RTCPeerConnection.createAnswer callback returns un

2020-02-14 06:21发布

Following is my code to answer the incoming call:

var pc = connection.pc;
pc.setRemoteDescription(sdp,function() {
 pc.createAnswer(function(answer) {
  pc.setLocalDescription(answer,function() {
   // code for sending the answer
 }) 
 })
})

The above code works fine for chrome, but when i run the same in mozilla, the answer obtained from pc.createAnswer callback is undefined. As a result of which it gives me following error:

TypeError: Argument 1 of RTCPeerConnection.setLocalDescription is not an object.

1条回答
疯言疯语
2楼-- · 2020-02-14 07:11

The problem is you're not checking errors, specifically: not passing in the required error callbacks.

setRemoteDescription and setRemoteDescription require either three arguments (legacy callback style) or one (promises), but you're passing in two. Same for createAnswer minus one.

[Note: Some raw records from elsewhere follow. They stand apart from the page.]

<file path="src/design/csb_pkg.sv">
// constants and types shared by the chip-select strobe bus block
`default_nettype none
package csb_pkg;
   // register offsets, one per select, indexed by select number
   localparam logic [7:0] OFF_RANGE_LOW [4] = '{8'ha8, 8'hab, 8'hae, 8'hb1};
   localparam logic [7:0] OFF_RANGE_HIGH [4] = '{8'ha9, 8'hac, 8'haf, 8'hb2};
   localparam logic [7:0] OFF_CONTROL [4] = '{8'haa, 8'had, 8'hb0, 8'hb3};
   localparam logic [7:0] OFF_BUS_MODE [4] = '{8'hf0, 8'hf1, 8'hf2, 8'hf3};
   // reset values
   localparam logic [7:0] RST_RANGE_LOW = 8'h00;
   localparam logic [7:0] RST_RANGE_HIGH0 = 8'hff;
   localparam logic [7:0] RST_RANGE_HIGH = 8'h00;
   localparam logic [7:0] RST_CONTROL0 = 8'he8;
   localparam logic [7:0] RST_CONTROL = 8'h00;
   localparam logic [7:0] RST_BUS_MODE = 8'h02;
   // writable bit masks
   localparam logic [7:0] MASK_CONTROL = 8'hf8;
   localparam logic [7:0] MASK_BUS_MODE = 8'hef;
   // field positions
   localparam int CTL_IO_BIT = 4;
   localparam int CTL_EN_BIT = 3;
   localparam int BMC_MODE_HI = 7;
   localparam int BMC_MODE_LO = 6;
   localparam int BMC_CYCLE_HI = 3;
   localparam int BMC_CYCLE_LO = 0;
   // address bytes seen by the decoder
   localparam int ADR_MEM_HI = 23;
   localparam int ADR_MEM_LO = 16;
   localparam int ADR_IO_HI = 15;
   localparam int ADR_IO_LO = 8;
   // protocol codes of the bus mode field
   localparam logic [1:0] MODE_NATIVE = 2'h0;
   localparam logic [1:0] MODE_LEGACY = 2'h1;
   localparam logic [1:0] MODE_SEPARATE = 2'h2;
   localparam logic [1:0] MODE_STROBE_ACK = 2'h3;
   localparam logic [3:0] CYCLE_INVALID = 4'h0;
   localparam logic [3:0] CYCLE_MIN = 4'h1;
   localparam logic [7:0] READ_ZERO = 8'h00;
   // bus sequencer states
   typedef enum logic [3:0] {
      ST_IDLE = 4'b0000,
      ST_NATIVE = 4'b0001,
      ST_EXTRA = 4'b0010,
      ST_S0 = 4'b0011,
      ST_S1 = 4'b0100,
      ST_S2 = 4'b0101,
      ST_S3 = 4'b0110,
      ST_S4 = 4'b0111,
      ST_WAIT = 4'b1000,
      ST_S5 = 4'b1001,
      ST_S6 = 4'b1010,
      ST_S7 = 4'b1011
   } csb_state_t;
endpackage
`default_nettype wire

</file>
<file path="src/design/csb_chip_select_bus.sv">
// chip-select decoder and strobe/acknowledge external bus sequencer
//
// The plain strobed port is this design's own decision.
`default_nettype none
module csb_chip_select_bus #(
   parameter int NUM_SEL = 4,
   parameter int ADDR_W = 24
) (
   input wire logic sys_clk,
   input wire logic srst,
   input wire logic clkEn,
   // register port
   input wire logic [7:0] regAddr,
   input wire logic [7:0] regWdata,
   input wire logic regWrite,
   input wire logic regRead,
   output logic [7:0] regRdata,
   // access requests from the core
   input wire logic reqValid,
   input wire logic reqWrite,
   input wire logic reqIo,
   input wire logic [ADDR_W-1:0] reqAddr,
   input wire logic [7:0] reqWdata,
   output logic reqReady,
   output logic respDone,
   output logic [7:0] respRdata,
   // external bus pins
   output logic [ADDR_W-1:0] addrOut,
   output logic [7:0] dataOut,
   output logic dataOe,
   input wire logic [7:0] dataIn,
   output logic address_strobe_n,
   output logic data_strobe_n,
   output logic readNotWrite,
   input wire logic transfer_ack_n,
   output logic [NUM_SEL-1:0] chipSelectN
);
   logic [7:0] rangeLow_ff [NUM_SEL];
   logic [7:0] rangeHigh_ff [NUM_SEL];
   logic [7:0] control_ff [NUM_SEL];
   logic [7:0] busMode_ff [NUM_SEL];
   logic [NUM_SEL-1:0] hit;
   logic [NUM_SEL-1:0] regHit;
   logic [7:0] nxt_rdata;
   csb_pkg::csb_state_t state_ff, nxt_state;
   logic [3:0] cnt_ff;
   logic [3:0] stateLen_ff;
   logic [1:0] lastMode_ff;
   logic [1:0] reqMode;
   logic [3:0] reqLen;
   logic [NUM_SEL-1:0] reqSel;
   logic anyHit;
   logic isWrite_ff;
   logic [ADDR_W-1:0] addrHold_ff;
   logic [7:0] wdataHold_ff;
   logic [NUM_SEL-1:0] selHold_ff;
   logic start;
   logic lastCycle;
   logic step;

   // per-select registers, decode and register write
   genvar g;
   generate
      for (g = 0; g < NUM_SEL; g++) begin : gSel
         logic [7:0] topByte;
         logic [7:0] ioByte;
         assign topByte = reqAddr[csb_pkg::ADR_MEM_HI:csb_pkg::ADR_MEM_LO];
         assign ioByte = reqAddr[csb_pkg::ADR_IO_HI:csb_pkg::ADR_IO_LO];
         // select 0 boots as a whole-space memory select
         always_ff @(posedge sys_clk) begin
            if (srst) begin
               rangeLow_ff[g] <= csb_pkg::RST_RANGE_LOW;
               rangeHigh_ff[g] <= (g == 0) ? csb_pkg::RST_RANGE_HIGH0 : csb_pkg::RST_RANGE_HIGH;
               control_ff[g] <= (g == 0) ? csb_pkg::RST_CONTROL0 : csb_pkg::RST_CONTROL;
               busMode_ff[g] <= csb_pkg::RST_BUS_MODE;
            end else if (clkEn && regWrite) begin
               if (regAddr == csb_pkg::OFF_RANGE_LOW[g]) begin
                  rangeLow_ff[g] <= regWdata;
               end
               if (regAddr == csb_pkg::OFF_RANGE_HIGH[g]) begin
                  rangeHigh_ff[g] <= regWdata;
               end
               // low control bits are read-only zero
               if (regAddr == csb_pkg::OFF_CONTROL[g]) begin
                  control_ff[g] <= regWdata & csb_pkg::MASK_CONTROL;
               end
               if (regAddr == csb_pkg::OFF_BUS_MODE[g]) begin
                  busMode_ff[g] <= regWdata & csb_pkg::MASK_BUS_MODE;
               end
            end
         end
         // address decode; a disabled select never matches
         always_comb begin
            if (!control_ff[g][csb_pkg::CTL_EN_BIT]) begin
               hit[g] = 1'b0;
            end else if (control_ff[g][csb_pkg::CTL_IO_BIT]) begin
               // upper bound plays no part here
               hit[g] = reqIo && (ioByte == rangeLow_ff[g]);
            end else begin
               hit[g] = !reqIo && (topByte >= rangeLow_ff[g])
                  && (topByte <= rangeHigh_ff[g]);
            end
         end
         assign regHit[g] = (regAddr == csb_pkg::OFF_RANGE_LOW[g]) || (regAddr == csb_pkg::OFF_RANGE_HIGH[g])
            || (regAddr == csb_pkg::OFF_CONTROL[g]) || (regAddr == csb_pkg::OFF_BUS_MODE[g]);
      end
   endgenerate

   // read mux; unmapped offsets read as zero
   always_comb begin
      nxt_rdata = csb_pkg::READ_ZERO;
      for (int i = 0; i < NUM_SEL; i++) begin
         if (regAddr == csb_pkg::OFF_RANGE_LOW[i]) begin
            nxt_rdata = rangeLow_ff[i];
         end
         if (regAddr == csb_pkg::OFF_RANGE_HIGH[i]) begin
            nxt_rdata = rangeHigh_ff[i];
         end
         if (regAddr == csb_pkg::OFF_CONTROL[i]) begin
            nxt_rdata = control_ff[i];
         end
         if (regAddr == csb_pkg::OFF_BUS_MODE[i]) begin
            nxt_rdata = busMode_ff[i];
         end
      end
   end

   // read data stands one cycle after the strobe only
   always_ff @(posedge sys_clk) begin
      if (srst) begin
         regRdata <= csb_pkg::READ_ZERO;
      end else if (clkEn) begin
         regRdata <= (regRead && |regHit) ? nxt_rdata : csb_pkg::READ_ZERO;
      end
   end

   // lowest-numbered matching select wins; no match is a native access
   always_comb begin
      reqSel = '0;
      reqMode = csb_pkg::MODE_NATIVE;
      reqLen = csb_pkg::CYCLE_MIN;
      for (int i = NUM_SEL - 1; i >= 0; i--) begin
         if (hit[i]) begin
            reqSel = '0;
            reqSel[i] = 1'b1;
            reqMode = busMode_ff[i][csb_pkg::BMC_MODE_HI:csb_pkg::BMC_MODE_LO];
            reqLen = busMode_ff[i][csb_pkg::BMC_CYCLE_HI:csb_pkg::BMC_CYCLE_LO];
         end
      end
      // zero length is invalid; treat it as one cycle rather than hang
      if (reqLen == csb_pkg::CYCLE_INVALID) begin
         reqLen = csb_pkg::CYCLE_MIN;
      end
   end
   assign anyHit = |hit;

   assign start = clkEn && reqValid && (state_ff == csb_pkg::ST_IDLE);
   assign lastCycle = (cnt_ff == stateLen_ff - csb_pkg::CYCLE_MIN);
   assign step = clkEn && lastCycle;

   // sequencer next state
   always_comb begin
      nxt_state = state_ff;
      unique case (state_ff)
         csb_pkg::ST_IDLE: begin
            if (reqValid) begin
               // entering a strobed protocol from another costs one cycle; native never waits
               if (reqMode != lastMode_ff && (reqMode == csb_pkg::MODE_STROBE_ACK
                     || reqMode == csb_pkg::MODE_SEPARATE)) begin
                  nxt_state = csb_pkg::ST_EXTRA;
               end else if (reqMode == csb_pkg::MODE_STROBE_ACK) begin
                  nxt_state = csb_pkg::ST_S0;
               end else begin
                  nxt_state = csb_pkg::ST_NATIVE;
               end
            end
         end
         csb_pkg::ST_NATIVE: nxt_state = csb_pkg::ST_IDLE;
         // lastMode_ff already holds the protocol of this access here
         csb_pkg::ST_EXTRA: begin
            if (lastMode_ff == csb_pkg::MODE_STROBE_ACK) begin
               nxt_state = csb_pkg::ST_S0;
            end else begin
               nxt_state = csb_pkg::ST_NATIVE;
            end
         end
         csb_pkg::ST_S0: begin
            if (lastCycle) begin
               nxt_state = csb_pkg::ST_S1;
            end
         end
         csb_pkg::ST_S1: begin
            if (lastCycle) begin
               nxt_state = csb_pkg::ST_S2;
            end
         end
         csb_pkg::ST_S2: begin
            if (lastCycle) begin
               nxt_state = csb_pkg::ST_S3;
            end
         end
         csb_pkg::ST_S3: begin
            if (lastCycle) begin
               nxt_state = csb_pkg::ST_S4;
            end
         end
         // each wait state is one whole bus-state period
         csb_pkg::ST_S4, csb_pkg::ST_WAIT: begin
            if (lastCycle) begin
               nxt_state = transfer_ack_n ? csb_pkg::ST_WAIT : csb_pkg::ST_S5;
            end
         end
         csb_pkg::ST_S5: begin
            if (lastCycle) begin
               nxt_state = csb_pkg::ST_S6;
            end
         end
         csb_pkg::ST_S6: begin
            if (lastCycle) begin
               nxt_state = csb_pkg::ST_S7;
            end
         end
         csb_pkg::ST_S7: begin
            if (lastCycle) begin
               nxt_state = csb_pkg::ST_IDLE;
            end
         end
         default: nxt_state = csb_pkg::ST_IDLE;
      endcase
   end

   // state register and per-state cycle counter
   always_ff @(posedge sys_clk) begin
      if (srst) begin
         state_ff <= csb_pkg::ST_IDLE;
         cnt_ff <= '0;
      end else if (clkEn) begin
         state_ff <= nxt_state;
         if (nxt_state != state_ff || lastCycle || state_ff == csb_pkg::ST_IDLE) begin
            cnt_ff <= '0;
         end else begin
            cnt_ff <= cnt_ff + 4'h1;
         end
      end
   end

   // access context latched at the request; one-cycle states keep the latched length
   always_ff @(posedge sys_clk) begin
      if (srst) begin
         stateLen_ff <= csb_pkg::CYCLE_MIN;
         isWrite_ff <= 1'b0;
         addrHold_ff <= '0;
         wdataHold_ff <= '0;
         selHold_ff <= '0;
      end else if (start) begin
         stateLen_ff <= reqLen;
         isWrite_ff <= reqWrite;
         addrHold_ff <= reqAddr;
         wdataHold_ff <= reqWdata;
         selHold_ff <= reqSel;
      end else if (clkEn && state_ff == csb_pkg::ST_EXTRA) begin
         stateLen_ff <= stateLen_ff;
      end
   end

   // protocol of the previous access, for the switch penalty
   always_ff @(posedge sys_clk) begin
      if (srst) begin
         lastMode_ff <= csb_pkg::MODE_NATIVE;
      end else if (start) begin
         // a missed decode counts as native; the switch cycle reads this back
         lastMode_ff <= anyHit ? reqMode : csb_pkg::MODE_NATIVE;
      end
   end

   // address bus and chip selects
   always_ff @(posedge sys_clk) begin
      if (srst) begin
         addrOut <= '0;
         chipSelectN <= '1;
      end else if (clkEn) begin
         if (start && nxt_state == csb_pkg::ST_NATIVE) begin
            addrOut <= reqAddr;
            chipSelectN <= ~reqSel;
         end else if (state_ff == csb_pkg::ST_EXTRA && nxt_state == csb_pkg::ST_NATIVE) begin
            addrOut <= addrHold_ff; // delayed native access drives the held copy
            chipSelectN <= ~selHold_ff;
         end else if (step && state_ff == csb_pkg::ST_S0) begin
            addrOut <= addrHold_ff;
            chipSelectN <= ~selHold_ff;
         end else if ((state_ff == csb_pkg::ST_NATIVE) || (step && state_ff == csb_pkg::ST_S7)) begin
            chipSelectN <= '1;
         end
      end
   end

   // strobes: address strobe at S2, data strobe at S2 (read) or S4 (write)
   always_ff @(posedge sys_clk) begin
      if (srst) begin
         address_strobe_n <= 1'b1;
         data_strobe_n <= 1'b1;
      end else if (step) begin
         unique case (state_ff)
            csb_pkg::ST_S1: begin
               address_strobe_n <= 1'b0;
               data_strobe_n <= isWrite_ff;
            end
            csb_pkg::ST_S3: data_strobe_n <= 1'b0;
            // both released on the edge into S7; the acknowledge then drops
            csb_pkg::ST_S6: begin
               address_strobe_n <= 1'b1;
               data_strobe_n <= 1'b1;
            end
            default: begin
               address_strobe_n <= address_strobe_n;
               data_strobe_n <= data_strobe_n;
            end
         endcase
      end
   end

   // read-not-write and data drive
   always_ff @(posedge sys_clk) begin
      if (srst) begin
         readNotWrite <= 1'b1;
         dataOut <= '0;
         dataOe <= 1'b0;
      end else if (clkEn) begin
         if (start) begin
            readNotWrite <= 1'b1;
         end else if (step && state_ff == csb_pkg::ST_S1 && isWrite_ff) begin
            readNotWrite <= 1'b0;
         end else if (step && state_ff == csb_pkg::ST_S7) begin
            readNotWrite <= 1'b1;
            dataOe <= 1'b0;
         end
         // write data leaves high impedance on entering S3
         if (step && state_ff == csb_pkg::ST_S2 && isWrite_ff) begin
            dataOut <= wdataHold_ff;
            dataOe <= 1'b1;
         end
      end
   end

   // read capture and completion; the peripheral drives data during S6
   always_ff @(posedge sys_clk) begin
      if (srst) begin
         respRdata <= '0;
         respDone <= 1'b0;
         reqReady <= 1'b0;
      end else if (clkEn) begin
         if (step && state_ff == csb_pkg::ST_S6 && !isWrite_ff) begin
            respRdata <= dataIn;
         end else if (state_ff == csb_pkg::ST_NATIVE && !isWrite_ff) begin
            respRdata <= dataIn;
         end
         respDone <= (state_ff == csb_pkg::ST_NATIVE) || (step && state_ff == csb_pkg::ST_S7);
         reqReady <= (nxt_state == csb_pkg::ST_IDLE) && !start;
      end
   end
endmodule
`default_nettype wire

</file>
<file path="config.mk">
export PLATFORM = sky130hd
export DESIGN_NAME = csb_chip_select_bus
export DESIGN_NICKNAME = d
export VERILOG_FILES = /design/src/design/csb_pkg.sv /design/src/design/csb_chip_select_bus.sv
export SDC_FILE = /design/constraint.sdc
export NUM_CORES = 1
export LEC_CHECK = 0
export ABC_CLOCK_PERIOD_IN_PS = 3350
export BUFFER_PORTS_ARGS = -buffer_cell sky130_fd_sc_hd__buf_2
export CAP_MARGIN = 20
export CORE_ASPECT_RATIO = 0.5
export CORE_UTILIZATION = 60
export CTS_CLUSTER_DIAMETER = 80
export DETAILED_ROUTE_END_ITERATION = 8
export HOLD_SLACK_MARGIN = 0.15
export PLACE_DENSITY = 0.93
export SYNTH_ARGS = -nofsm -noshare
export SYNTH_HDL_FRONTEND = slang
export SYNTH_SLANG_ARGS = --single-unit
</file>
<file path="constraint.sdc">
create_clock -name sys_clk -period 3.35 [get_ports sys_clk]
set_input_delay 0.335 -clock sys_clk [delete_from_list [all_inputs] [get_ports sys_clk]]
set_output_delay 0.335 -clock sys_clk [all_outputs]
set_load 0.02 [all_outputs]
</file>
Word level (Yosys, flattened, before mapping)
Memories as Yosys holds them, arrays and structs flattened.
Index checks and enable logic that the tools add are counted.
{"block": "totals", "memories": 4, "output_inout_bits": 58, "in_bits": 65, "mem_bits_ro": 0, "latchBits": 0, "reg_bits": 109, "ram_bits": 112, "elab_cells": 315}
{"memory": "rangeHigh_ff", "words": 4, "width": 8, "rd": 4, "rd_ports_with_merged_regs": 0, "wr": 4, "line_no": "csb_chip_select_bus.sv:39", "source": "logic [7:0] rangeHigh_ff [NUM_SEL];"}
{"memory": "rangeLow_ff", "words": 4, "width": 8, "rd": 4, "rd_ports_with_merged_regs": 0, "wr": 4, "line_no": "csb_chip_select_bus.sv:38", "source": "logic [7:0] rangeLow_ff [NUM_SEL];"}
{"memory": "busMode_ff", "words": 4, "width": 7, "rd": 4, "rd_ports_with_merged_regs": 0, "wr": 4, "line_no": "csb_chip_select_bus.sv:41", "source": "logic [7:0] busMode_ff [NUM_SEL];"}
{"memory": "control_ff", "words": 4, "width": 5, "rd": 4, "rd_ports_with_merged_regs": 0, "wr": 4, "line_no": "csb_chip_select_bus.sv:40", "source": "logic [7:0] control_ff [NUM_SEL];"}
{"block": "classes", "reduce_logical": 70, "order_cmp": 8, "eq_ne": 40, "bitwise": 18, "addsub": 2, "n_div": 0, "multipliers": 0, "shift": 0, "n_mux": 154}
{"operator": "$mux W8", "count": 27}
{"operator": "$eq A8 B8 Y1 const B", "count": 16}
{"operator": "$mux W4", "count": 23}
{"operator": "$mux W1", "count": 82}
{"operator": "$mux W24", "count": 3}
{"operator": "$pmux W4 S10", "count": 1}
{"operator": "$eq A8 B8 Y1", "count": 4}
{"operator": "$ge A8 B8 Y1", "count": 4}
{"operator": "$le A8 B8 Y1", "count": 4}
{"operator": "$logic_and A1 B1 Y1", "count": 30}
{"operator": "$mux W7", "count": 4}
{"operator": "$mux W5", "count": 4}
{"operator": "$eq A4 B3 Y1 const B", "count": 4}
{"operator": "$eq A4 B4 Y1 const B", "count": 4}
{"operator": "$logic_or A1 B1 Y1", "count": 16}
{"operator": "$mux W2", "count": 8}
{"operator": "$or A1 B1 Y1", "count": 16}
{"operator": "$reduce_and A2 Y1", "count": 7}
{"operator": "$logic_not A4 Y1", "count": 3}
{"operator": "$reduce_bool A3 Y1", "count": 3}
{"operator": "$eq A4 B1 Y1 const B", "count": 2}
{"operator": "$eq A4 B2 Y1 const B", "count": 2}
{"operator": "$not A4 Y4", "count": 2}
{"operator": "$reduce_or A4 Y1", "count": 2}
{"operator": "other kinds (14)", "count": 21}

Longest topological paths before layout
An unclocked memory read counts as a cell.
{"block": "depth", "depth_word": 20, "ltp_mapped": 15, "mapped_depth_nobuf": 12}

Least setup slack after synthesis
No wires, ideal clock.
{"block": "synth_timing", "path_type": "input-to-reg", "startpoint": "input reqAddr[16]", "endpoint": "register addrOut[0]", "setup_ps": 122, "setup_slack_ps": 325, "n_path_buf": 2, "path_stages": 13, "arrival_time_ps": 2903, "cell_sequence": "inv_1 -> ha_1 -> nand2b_4 -> a2111oi_4 -> o32ai_1 -> o211a_1 -> a21oi_4 -> mux2_1 -> o31a_1 -> o21a_1 -> buf_6 -> buf_6 -> o311a_1"}
{"block": "synth_via", "elab_chain_len": 19, "word_cells_on_any_way": 44, "cone_classes": "order compare (8); eq/ne (4); mux (18); reduce/logical (14)"}
{"item": "start, declared", "line_no": "csb_chip_select_bus.sv:22", "source": "input wire logic [ADDR_W-1:0] reqAddr,"}
{"item": "$ge A8 B8 Y1", "line_no": "csb_chip_select_bus.sv:100", "source": "hit[g] = !reqIo && (topByte >= rangeLow_ff[g])"}
{"item": "$logic_and A1 B1 Y1", "line_no": "csb_chip_select_bus.sv:100"}
{"item": "$logic_and A1 B1 Y1", "line_no": "csb_chip_select_bus.sv:101", "source": "&& (topByte <= rangeHigh_ff[g]);"}
{"item": "$mux W1", "line_no": "csb_chip_select_bus.sv:96", "source": "end else if (control_ff[g][csb_pkg::CTL_IO_BIT]) begin"}
{"item": "$mux W1", "line_no": "csb_chip_select_bus.sv:94", "source": "if (!control_ff[g][csb_pkg::CTL_EN_BIT]) begin"}
{"item": "$mux W2 (3 in series)", "line_no": "csb_chip_select_bus.sv:143", "source": "if (hit[i]) begin"}
{"item": "$mux W2 (*)", "line_no": "csb_chip_select_bus.sv:143"}
{"item": "$eq A2 B2 Y1 (on tied branches)", "line_no": "csb_chip_select_bus.sv:168, csb_chip_select_bus.sv:171, csb_chip_select_bus.sv:169"}
{"item": "$logic_or A1 B1 Y1", "line_no": "csb_chip_select_bus.sv:169", "source": "|| reqMode == csb_pkg::MODE_SEPARATE)) begin"}
{"item": "$logic_and A1 B1 Y1", "line_no": "csb_chip_select_bus.sv:168", "source": "if (reqMode != lastMode_ff && (reqMode == csb_pkg::MODE_STROBE_ACK"}
{"item": "$mux W2 (*)", "line_no": "csb_chip_select_bus.sv:168"}
{"item": "$mux W4 (*)", "line_no": "csb_chip_select_bus.sv:166", "source": "if (reqValid) begin"}
{"item": "$pmux W4 S10 (*)", "line_no": "csb_chip_select_bus.sv:164", "source": "unique case (state_ff)"}
{"item": "$eq A4 B1 Y1 (*)", "line_no": "csb_chip_select_bus.sv:282, csb_chip_select_bus.sv:285"}
{"item": "$logic_and A1 B1 Y1 (on tied branches)", "line_no": "csb_chip_select_bus.sv:282, csb_chip_select_bus.sv:285"}
{"item": "$reduce_bool A3 Y1 (no source line) or $mux W24 (tied branches)"}
{"item": "$reduce_and A2 Y1 (no source line) or $mux W24 (tied branches)"}
{"item": "end signal, assigned", "line_no": "csb_chip_select_bus.sv:283", "source": "addrOut <= reqAddr;"}
{"item": "end signal, assigned", "line_no": "csb_chip_select_bus.sv:286", "source": "addrOut <= addrHold_ff;"}
{"item": "end signal, assigned", "line_no": "csb_chip_select_bus.sv:289", "source": "addrOut <= addrHold_ff;"}
{"item": "end, declared", "line_no": "csb_chip_select_bus.sv:28", "source": "output logic [ADDR_W-1:0] addrOut,"}
Every way passes the cells marked *; elsewhere a longest branch is shown, timed or not.
A chain may end at the register's enable or synchronous reset.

The browser's JS bindings end up picking the wrong overload, returning you a promise which you're not checking either, effectively swallowing errors.

Either add the necessary error callbacks:

var pc = connection.pc;
pc.setRemoteDescription(sdp, function() {
  pc.createAnswer(function(answer) {
    pc.setLocalDescription(answer, function() {
      // code for sending the answer
    }, function(e) {
      console.error(e);
    });
  }, function(e) {
    console.error(e);
  });
}, function(e) {
  console.error(e);
});

Or use the modern promise API:

var pc = connection.pc;
pc.setRemoteDescription(sdp)
  .then(() => pc.createAnswer())
  .then(answer => pc.setLocalDescription(answer))
  .then(() => {
    // code for sending the answer
  })
  .catch(e => console.error(e));

The promise API is available natively in Firefox, or through adapter.js in Chrome. See fiddle.